(The data)

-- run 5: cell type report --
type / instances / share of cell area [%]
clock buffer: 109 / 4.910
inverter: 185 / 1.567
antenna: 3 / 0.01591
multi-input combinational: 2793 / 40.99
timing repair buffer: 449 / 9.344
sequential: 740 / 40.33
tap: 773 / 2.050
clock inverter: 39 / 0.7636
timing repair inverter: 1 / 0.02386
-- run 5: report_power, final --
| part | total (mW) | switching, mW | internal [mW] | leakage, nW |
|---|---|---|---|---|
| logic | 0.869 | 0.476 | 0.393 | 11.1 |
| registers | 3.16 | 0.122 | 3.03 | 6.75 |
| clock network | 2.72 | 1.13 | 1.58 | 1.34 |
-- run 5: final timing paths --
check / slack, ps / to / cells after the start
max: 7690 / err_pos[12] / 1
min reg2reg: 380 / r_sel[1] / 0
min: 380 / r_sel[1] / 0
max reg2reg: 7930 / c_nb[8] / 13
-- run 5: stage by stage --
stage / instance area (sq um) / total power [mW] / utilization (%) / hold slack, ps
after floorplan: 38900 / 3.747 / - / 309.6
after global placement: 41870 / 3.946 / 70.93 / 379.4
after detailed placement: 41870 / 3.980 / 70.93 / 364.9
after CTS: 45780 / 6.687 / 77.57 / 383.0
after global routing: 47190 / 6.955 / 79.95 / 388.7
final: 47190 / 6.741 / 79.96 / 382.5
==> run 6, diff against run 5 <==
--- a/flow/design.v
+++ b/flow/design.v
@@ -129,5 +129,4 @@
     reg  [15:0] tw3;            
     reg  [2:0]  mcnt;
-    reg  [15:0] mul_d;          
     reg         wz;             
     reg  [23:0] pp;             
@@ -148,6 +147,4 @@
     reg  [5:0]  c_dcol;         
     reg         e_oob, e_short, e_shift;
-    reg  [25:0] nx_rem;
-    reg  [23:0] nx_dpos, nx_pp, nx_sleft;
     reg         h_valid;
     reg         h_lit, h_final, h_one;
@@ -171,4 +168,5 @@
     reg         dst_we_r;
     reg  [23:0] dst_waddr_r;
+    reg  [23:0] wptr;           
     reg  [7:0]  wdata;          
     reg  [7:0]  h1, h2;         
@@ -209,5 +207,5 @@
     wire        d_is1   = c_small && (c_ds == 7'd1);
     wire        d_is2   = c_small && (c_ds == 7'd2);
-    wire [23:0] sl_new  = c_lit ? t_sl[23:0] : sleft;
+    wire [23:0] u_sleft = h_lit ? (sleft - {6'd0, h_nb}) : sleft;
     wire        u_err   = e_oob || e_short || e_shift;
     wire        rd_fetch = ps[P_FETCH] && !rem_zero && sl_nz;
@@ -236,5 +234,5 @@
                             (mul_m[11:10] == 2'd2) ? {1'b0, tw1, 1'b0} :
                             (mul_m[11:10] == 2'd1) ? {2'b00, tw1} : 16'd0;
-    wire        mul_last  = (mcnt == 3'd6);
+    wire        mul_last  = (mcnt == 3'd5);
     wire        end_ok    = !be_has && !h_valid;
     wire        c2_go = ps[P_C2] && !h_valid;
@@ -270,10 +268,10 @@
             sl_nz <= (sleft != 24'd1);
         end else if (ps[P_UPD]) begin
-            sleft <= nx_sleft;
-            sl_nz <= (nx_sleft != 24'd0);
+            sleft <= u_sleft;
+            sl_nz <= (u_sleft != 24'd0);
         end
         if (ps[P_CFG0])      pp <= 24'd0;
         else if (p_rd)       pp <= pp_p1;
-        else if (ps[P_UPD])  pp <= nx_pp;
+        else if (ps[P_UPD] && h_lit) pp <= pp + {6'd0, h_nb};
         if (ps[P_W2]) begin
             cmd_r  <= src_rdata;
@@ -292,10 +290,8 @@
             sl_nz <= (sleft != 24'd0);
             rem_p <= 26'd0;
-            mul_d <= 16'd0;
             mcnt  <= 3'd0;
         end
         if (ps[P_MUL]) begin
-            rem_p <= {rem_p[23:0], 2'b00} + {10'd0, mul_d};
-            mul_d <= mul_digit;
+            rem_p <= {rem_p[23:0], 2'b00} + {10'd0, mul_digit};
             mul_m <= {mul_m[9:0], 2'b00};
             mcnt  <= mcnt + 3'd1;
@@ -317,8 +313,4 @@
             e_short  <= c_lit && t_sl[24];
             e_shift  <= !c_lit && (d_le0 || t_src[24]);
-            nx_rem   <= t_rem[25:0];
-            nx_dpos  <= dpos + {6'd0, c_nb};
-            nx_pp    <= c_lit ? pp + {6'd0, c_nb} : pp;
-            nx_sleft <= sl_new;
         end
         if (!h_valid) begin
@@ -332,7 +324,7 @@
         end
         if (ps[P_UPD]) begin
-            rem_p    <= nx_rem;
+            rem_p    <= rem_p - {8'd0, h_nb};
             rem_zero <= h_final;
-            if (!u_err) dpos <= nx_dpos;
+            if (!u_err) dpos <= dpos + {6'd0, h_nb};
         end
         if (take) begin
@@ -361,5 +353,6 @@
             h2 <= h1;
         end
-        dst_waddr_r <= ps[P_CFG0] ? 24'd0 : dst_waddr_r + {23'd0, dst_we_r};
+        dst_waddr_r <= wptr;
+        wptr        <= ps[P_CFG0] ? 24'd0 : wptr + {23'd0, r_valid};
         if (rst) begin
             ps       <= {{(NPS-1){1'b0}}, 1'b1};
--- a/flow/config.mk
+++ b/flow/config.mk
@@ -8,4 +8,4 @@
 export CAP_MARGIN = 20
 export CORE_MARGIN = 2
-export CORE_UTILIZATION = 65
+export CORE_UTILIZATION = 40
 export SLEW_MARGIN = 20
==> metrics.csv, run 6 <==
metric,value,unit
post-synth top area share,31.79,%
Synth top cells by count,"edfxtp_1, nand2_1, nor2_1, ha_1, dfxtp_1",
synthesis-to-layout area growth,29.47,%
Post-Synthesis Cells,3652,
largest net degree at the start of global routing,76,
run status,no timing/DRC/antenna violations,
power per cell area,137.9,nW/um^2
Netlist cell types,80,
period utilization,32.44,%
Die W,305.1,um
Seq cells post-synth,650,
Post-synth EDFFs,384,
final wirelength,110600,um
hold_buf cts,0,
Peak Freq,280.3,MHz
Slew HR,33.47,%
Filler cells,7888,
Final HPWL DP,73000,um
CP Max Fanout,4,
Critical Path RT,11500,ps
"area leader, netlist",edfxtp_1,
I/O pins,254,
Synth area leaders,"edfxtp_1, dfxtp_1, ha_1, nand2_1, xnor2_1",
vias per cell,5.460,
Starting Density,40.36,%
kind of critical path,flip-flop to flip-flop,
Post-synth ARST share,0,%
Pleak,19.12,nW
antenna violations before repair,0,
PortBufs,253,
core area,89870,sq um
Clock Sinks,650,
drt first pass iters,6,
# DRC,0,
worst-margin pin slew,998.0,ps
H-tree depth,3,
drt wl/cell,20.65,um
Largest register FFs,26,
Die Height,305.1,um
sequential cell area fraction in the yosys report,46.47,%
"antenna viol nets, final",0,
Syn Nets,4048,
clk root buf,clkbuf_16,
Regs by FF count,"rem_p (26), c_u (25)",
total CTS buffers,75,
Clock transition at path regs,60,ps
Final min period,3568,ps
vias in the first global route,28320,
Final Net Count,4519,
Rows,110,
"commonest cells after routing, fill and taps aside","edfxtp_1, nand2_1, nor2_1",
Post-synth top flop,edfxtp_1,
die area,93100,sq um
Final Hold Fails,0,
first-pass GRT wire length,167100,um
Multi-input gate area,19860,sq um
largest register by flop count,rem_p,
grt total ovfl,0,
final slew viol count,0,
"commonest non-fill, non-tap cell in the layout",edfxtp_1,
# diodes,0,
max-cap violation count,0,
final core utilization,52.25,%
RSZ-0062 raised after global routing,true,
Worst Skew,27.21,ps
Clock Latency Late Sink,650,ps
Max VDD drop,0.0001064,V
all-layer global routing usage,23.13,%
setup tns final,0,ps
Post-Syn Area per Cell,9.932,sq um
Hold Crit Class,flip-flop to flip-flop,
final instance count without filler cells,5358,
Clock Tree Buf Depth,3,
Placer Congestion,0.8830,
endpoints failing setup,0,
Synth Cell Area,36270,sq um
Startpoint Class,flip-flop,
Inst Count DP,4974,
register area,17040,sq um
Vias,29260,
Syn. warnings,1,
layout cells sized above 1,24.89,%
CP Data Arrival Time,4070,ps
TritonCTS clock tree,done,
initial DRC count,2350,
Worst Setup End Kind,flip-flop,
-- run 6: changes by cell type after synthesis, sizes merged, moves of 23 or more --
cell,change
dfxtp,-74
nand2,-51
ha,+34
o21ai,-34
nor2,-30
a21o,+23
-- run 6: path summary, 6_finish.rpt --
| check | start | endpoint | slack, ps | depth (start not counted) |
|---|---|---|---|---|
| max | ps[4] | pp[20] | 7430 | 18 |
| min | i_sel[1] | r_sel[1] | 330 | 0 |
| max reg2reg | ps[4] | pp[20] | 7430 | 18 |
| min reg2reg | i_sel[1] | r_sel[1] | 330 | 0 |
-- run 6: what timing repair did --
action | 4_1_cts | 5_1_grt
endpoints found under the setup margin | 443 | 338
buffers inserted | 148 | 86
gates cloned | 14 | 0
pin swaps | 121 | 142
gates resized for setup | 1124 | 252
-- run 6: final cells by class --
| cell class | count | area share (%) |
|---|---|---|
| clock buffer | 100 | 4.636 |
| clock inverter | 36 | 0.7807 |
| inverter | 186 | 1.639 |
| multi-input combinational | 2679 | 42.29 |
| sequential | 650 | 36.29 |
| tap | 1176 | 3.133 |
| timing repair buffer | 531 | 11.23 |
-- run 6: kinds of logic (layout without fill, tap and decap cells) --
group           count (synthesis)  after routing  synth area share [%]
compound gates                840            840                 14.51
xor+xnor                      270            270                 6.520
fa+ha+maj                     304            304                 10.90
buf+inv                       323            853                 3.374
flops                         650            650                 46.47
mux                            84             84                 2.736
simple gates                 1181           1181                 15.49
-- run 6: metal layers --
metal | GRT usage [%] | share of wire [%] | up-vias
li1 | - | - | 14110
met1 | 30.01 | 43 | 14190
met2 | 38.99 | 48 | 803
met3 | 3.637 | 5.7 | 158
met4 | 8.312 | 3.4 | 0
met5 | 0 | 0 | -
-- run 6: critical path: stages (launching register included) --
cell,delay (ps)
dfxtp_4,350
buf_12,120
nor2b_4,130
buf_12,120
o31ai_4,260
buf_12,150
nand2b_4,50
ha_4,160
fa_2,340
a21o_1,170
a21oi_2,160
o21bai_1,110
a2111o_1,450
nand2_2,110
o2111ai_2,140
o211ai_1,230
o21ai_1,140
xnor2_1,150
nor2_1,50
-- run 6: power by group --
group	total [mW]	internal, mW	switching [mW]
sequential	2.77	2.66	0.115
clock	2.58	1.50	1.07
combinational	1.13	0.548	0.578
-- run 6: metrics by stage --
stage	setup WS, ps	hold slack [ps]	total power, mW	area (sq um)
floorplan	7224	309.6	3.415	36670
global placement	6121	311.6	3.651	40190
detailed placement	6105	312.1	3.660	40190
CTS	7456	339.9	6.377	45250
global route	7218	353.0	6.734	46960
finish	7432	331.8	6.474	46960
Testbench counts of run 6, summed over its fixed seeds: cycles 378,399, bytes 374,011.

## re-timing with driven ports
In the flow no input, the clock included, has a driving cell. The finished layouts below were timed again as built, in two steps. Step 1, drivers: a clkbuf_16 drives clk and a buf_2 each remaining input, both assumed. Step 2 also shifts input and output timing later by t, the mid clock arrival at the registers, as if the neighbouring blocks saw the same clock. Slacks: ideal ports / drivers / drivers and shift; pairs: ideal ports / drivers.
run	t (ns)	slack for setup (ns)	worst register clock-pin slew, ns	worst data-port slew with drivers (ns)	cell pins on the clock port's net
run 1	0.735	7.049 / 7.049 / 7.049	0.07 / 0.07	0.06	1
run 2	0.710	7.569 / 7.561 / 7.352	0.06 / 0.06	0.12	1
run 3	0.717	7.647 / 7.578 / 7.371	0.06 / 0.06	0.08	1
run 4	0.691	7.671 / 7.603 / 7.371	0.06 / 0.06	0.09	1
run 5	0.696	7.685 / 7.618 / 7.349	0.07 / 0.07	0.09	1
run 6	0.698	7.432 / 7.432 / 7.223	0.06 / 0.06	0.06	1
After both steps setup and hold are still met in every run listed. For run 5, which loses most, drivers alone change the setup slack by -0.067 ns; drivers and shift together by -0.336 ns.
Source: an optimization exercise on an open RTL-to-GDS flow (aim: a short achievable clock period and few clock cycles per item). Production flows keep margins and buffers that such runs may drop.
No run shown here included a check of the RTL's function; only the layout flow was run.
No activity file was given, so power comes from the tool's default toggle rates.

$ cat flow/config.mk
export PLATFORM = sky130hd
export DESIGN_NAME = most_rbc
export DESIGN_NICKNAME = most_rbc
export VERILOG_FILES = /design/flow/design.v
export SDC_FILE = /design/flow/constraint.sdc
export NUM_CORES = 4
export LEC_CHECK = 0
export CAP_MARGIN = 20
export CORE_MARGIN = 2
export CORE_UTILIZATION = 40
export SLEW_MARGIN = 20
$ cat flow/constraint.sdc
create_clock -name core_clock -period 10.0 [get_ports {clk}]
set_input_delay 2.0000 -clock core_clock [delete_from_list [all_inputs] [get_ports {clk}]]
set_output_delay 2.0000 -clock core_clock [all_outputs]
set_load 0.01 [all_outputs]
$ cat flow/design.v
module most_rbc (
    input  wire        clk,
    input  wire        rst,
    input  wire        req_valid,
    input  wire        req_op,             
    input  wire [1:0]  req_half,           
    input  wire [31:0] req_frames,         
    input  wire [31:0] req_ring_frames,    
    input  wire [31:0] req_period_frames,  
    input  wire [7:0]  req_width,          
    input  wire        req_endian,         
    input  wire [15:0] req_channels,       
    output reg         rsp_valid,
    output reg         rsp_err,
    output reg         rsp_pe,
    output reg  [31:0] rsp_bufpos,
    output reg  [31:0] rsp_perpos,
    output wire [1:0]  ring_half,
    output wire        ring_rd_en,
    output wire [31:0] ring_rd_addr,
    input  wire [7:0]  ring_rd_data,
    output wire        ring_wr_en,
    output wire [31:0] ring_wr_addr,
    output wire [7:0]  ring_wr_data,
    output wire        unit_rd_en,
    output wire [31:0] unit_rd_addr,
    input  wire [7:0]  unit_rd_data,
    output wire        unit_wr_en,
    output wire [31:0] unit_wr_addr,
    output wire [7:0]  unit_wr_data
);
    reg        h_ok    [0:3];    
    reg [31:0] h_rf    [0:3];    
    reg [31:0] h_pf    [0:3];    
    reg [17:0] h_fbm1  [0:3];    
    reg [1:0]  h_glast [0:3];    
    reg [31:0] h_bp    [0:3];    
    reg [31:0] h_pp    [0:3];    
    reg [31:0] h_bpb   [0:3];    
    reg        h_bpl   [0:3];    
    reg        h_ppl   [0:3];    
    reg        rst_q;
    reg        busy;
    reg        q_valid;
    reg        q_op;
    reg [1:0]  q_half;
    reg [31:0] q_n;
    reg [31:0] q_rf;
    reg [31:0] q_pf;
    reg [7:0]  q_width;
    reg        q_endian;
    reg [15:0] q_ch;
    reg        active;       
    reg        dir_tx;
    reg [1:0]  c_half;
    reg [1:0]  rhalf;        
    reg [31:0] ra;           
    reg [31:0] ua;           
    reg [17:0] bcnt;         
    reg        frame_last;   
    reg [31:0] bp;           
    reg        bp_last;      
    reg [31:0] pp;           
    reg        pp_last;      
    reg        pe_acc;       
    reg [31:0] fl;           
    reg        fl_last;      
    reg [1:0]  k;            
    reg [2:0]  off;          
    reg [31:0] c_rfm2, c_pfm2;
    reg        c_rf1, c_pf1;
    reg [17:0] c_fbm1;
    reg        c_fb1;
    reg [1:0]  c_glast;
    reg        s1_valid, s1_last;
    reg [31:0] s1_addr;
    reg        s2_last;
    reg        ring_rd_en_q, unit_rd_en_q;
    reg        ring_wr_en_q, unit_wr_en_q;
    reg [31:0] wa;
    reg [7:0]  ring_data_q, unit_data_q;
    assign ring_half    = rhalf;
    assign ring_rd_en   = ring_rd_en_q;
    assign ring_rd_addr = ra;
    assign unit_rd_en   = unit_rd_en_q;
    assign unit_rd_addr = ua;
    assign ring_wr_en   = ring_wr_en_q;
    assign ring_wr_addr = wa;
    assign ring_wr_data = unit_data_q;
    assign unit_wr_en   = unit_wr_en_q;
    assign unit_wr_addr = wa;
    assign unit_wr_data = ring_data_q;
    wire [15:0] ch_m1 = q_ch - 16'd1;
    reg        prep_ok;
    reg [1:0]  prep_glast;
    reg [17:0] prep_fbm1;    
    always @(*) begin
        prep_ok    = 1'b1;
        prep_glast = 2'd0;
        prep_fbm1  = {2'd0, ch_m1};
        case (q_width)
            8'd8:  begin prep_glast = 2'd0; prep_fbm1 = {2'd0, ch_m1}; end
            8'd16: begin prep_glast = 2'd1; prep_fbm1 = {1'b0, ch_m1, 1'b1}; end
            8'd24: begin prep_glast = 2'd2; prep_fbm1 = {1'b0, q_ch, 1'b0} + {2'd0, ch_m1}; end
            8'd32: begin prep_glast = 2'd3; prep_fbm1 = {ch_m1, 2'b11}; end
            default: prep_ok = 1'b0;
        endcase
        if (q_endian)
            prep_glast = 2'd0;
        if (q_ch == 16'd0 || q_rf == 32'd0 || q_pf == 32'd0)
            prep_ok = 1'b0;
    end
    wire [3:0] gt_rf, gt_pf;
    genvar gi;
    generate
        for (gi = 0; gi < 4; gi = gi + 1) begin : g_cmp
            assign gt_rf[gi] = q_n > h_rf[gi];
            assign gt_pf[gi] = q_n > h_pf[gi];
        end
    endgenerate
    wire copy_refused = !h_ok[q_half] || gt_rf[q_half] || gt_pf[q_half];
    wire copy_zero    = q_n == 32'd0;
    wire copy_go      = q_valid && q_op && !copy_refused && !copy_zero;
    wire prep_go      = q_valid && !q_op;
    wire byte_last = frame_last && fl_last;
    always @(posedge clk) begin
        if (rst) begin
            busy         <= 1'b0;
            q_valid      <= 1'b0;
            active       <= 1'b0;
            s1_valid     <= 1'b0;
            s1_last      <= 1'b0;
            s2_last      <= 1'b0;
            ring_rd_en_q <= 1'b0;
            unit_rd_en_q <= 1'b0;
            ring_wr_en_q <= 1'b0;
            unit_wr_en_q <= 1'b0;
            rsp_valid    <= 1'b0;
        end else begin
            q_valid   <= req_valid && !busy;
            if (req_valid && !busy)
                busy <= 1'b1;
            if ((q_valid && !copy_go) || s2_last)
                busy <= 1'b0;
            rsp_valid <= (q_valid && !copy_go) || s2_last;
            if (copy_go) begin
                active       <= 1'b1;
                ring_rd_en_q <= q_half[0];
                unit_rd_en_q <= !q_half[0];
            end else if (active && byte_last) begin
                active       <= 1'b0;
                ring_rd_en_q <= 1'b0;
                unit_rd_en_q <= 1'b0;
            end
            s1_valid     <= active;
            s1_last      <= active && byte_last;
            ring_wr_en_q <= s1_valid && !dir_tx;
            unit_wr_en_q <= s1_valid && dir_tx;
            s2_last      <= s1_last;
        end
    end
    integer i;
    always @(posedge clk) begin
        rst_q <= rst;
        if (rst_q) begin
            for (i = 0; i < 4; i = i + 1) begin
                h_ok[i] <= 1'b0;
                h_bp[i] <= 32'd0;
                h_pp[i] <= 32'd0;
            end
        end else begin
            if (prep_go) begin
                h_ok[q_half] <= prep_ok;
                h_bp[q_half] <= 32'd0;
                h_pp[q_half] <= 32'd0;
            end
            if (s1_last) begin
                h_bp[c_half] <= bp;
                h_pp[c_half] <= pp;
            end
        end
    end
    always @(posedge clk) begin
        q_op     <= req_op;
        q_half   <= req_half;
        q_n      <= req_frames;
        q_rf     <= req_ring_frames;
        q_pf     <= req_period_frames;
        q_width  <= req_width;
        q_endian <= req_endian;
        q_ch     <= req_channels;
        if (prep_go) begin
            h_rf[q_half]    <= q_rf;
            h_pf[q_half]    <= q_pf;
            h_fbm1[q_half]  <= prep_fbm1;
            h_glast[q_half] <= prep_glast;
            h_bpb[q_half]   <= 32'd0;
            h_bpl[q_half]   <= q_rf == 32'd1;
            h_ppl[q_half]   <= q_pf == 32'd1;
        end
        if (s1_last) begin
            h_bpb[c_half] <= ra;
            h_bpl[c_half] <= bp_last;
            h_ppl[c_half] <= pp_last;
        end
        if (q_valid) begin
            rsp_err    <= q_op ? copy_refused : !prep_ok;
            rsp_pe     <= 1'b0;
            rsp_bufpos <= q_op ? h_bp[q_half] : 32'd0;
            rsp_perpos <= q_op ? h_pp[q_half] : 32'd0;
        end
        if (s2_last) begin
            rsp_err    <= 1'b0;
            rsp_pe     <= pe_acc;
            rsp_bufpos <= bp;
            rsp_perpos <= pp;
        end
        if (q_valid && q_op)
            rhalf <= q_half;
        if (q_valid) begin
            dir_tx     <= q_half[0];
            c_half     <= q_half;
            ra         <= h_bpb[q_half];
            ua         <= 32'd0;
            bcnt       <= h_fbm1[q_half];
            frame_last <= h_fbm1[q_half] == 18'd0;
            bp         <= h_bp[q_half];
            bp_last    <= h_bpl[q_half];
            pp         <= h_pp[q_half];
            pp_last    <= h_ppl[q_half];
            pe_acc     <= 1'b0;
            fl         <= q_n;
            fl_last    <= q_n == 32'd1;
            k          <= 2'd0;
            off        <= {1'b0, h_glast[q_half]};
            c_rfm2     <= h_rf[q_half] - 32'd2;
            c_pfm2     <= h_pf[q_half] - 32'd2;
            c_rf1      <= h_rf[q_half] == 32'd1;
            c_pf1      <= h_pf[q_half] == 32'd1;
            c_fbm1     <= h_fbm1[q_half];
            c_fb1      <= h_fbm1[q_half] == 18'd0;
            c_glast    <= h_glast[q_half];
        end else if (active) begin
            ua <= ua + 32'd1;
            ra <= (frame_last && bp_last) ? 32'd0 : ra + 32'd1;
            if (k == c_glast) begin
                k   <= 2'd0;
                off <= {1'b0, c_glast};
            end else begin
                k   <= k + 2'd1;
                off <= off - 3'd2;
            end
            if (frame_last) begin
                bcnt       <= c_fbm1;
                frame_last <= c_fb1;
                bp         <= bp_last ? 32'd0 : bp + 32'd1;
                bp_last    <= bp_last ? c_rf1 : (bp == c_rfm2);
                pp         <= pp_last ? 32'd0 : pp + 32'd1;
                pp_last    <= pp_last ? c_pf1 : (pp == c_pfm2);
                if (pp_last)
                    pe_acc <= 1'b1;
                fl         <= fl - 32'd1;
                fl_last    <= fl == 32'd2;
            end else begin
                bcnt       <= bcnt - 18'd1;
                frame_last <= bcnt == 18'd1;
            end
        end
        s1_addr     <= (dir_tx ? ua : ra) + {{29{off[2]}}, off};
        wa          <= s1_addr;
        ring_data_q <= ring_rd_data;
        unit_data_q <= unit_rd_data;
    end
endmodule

(End The data)

# [Aim of the task]
Write out the records exactly, starting at the first line and stopping after the line that contains "(c_ds == 7'd2);".

# [Answer below]
-- run 5: cell type report --
type / instances / share of cell area [%]
clock buffer: 109 / 4.910
inverter: 185 / 1.567
antenna: 3 / 0.01591
multi-input combinational: 2793 / 40.99
timing repair buffer: 449 / 9.344
sequential: 740 / 40.33
tap: 773 / 2.050
clock inverter: 39 / 0.7636
timing repair inverter: 1 / 0.02386
-- run 5: report_power, final --
| part | total (mW) | switching, mW | internal [mW] | leakage, nW |
|---|---|---|---|---|
| logic | 0.869 | 0.476 | 0.393 | 11.1 |
| registers | 3.16 | 0.122 | 3.03 | 6.75 |
| clock network | 2.72 | 1.13 | 1.58 | 1.34 |
-- run 5: final timing paths --
check / slack, ps / to / cells after the start
max: 7690 / err_pos[12] / 1
min reg2reg: 380 / r_sel[1] / 0
min: 380 / r_sel[1] / 0
max reg2reg: 7930 / c_nb[8] / 13
-- run 5: stage by stage --
stage / instance area (sq um) / total power [mW] / utilization (%) / hold slack, ps
after floorplan: 38900 / 3.747 / - / 309.6
after global placement: 41870 / 3.946 / 70.93 / 379.4
after detailed placement: 41870 / 3.980 / 70.93 / 364.9
after CTS: 45780 / 6.687 / 77.57 / 383.0
after global routing: 47190 / 6.955 / 79.95 / 388.7
final: 47190 / 6.741 / 79.96 / 382.5
==> run 6, diff against run 5 <==
--- a/flow/design.v
+++ b/flow/design.v
@@ -129,5 +129,4 @@
     reg  [15:0] tw3;            
     reg  [2:0]  mcnt;
-    reg  [15:0] mul_d;          
     reg         wz;             
     reg  [23:0] pp;             
@@ -148,6 +147,4 @@
     reg  [5:0]  c_dcol;         
     reg         e_oob, e_short, e_shift;
-    reg  [25:0] nx_rem;
-    reg  [23:0] nx_dpos, nx_pp, nx_sleft;
     reg         h_valid;
     reg         h_lit, h_final, h_one;
@@ -171,4 +168,5 @@
     reg         dst_we_r;
     reg  [23:0] dst_waddr_r;
+    reg  [23:0] wptr;           
     reg  [7:0]  wdata;          
     reg  [7:0]  h1, h2;         
@@ -209,5 +207,5 @@
     wire        d_is1   = c_small && (c_ds == 7'd1);
     wire        d_is2   = c_small && (c_ds == 7'd2);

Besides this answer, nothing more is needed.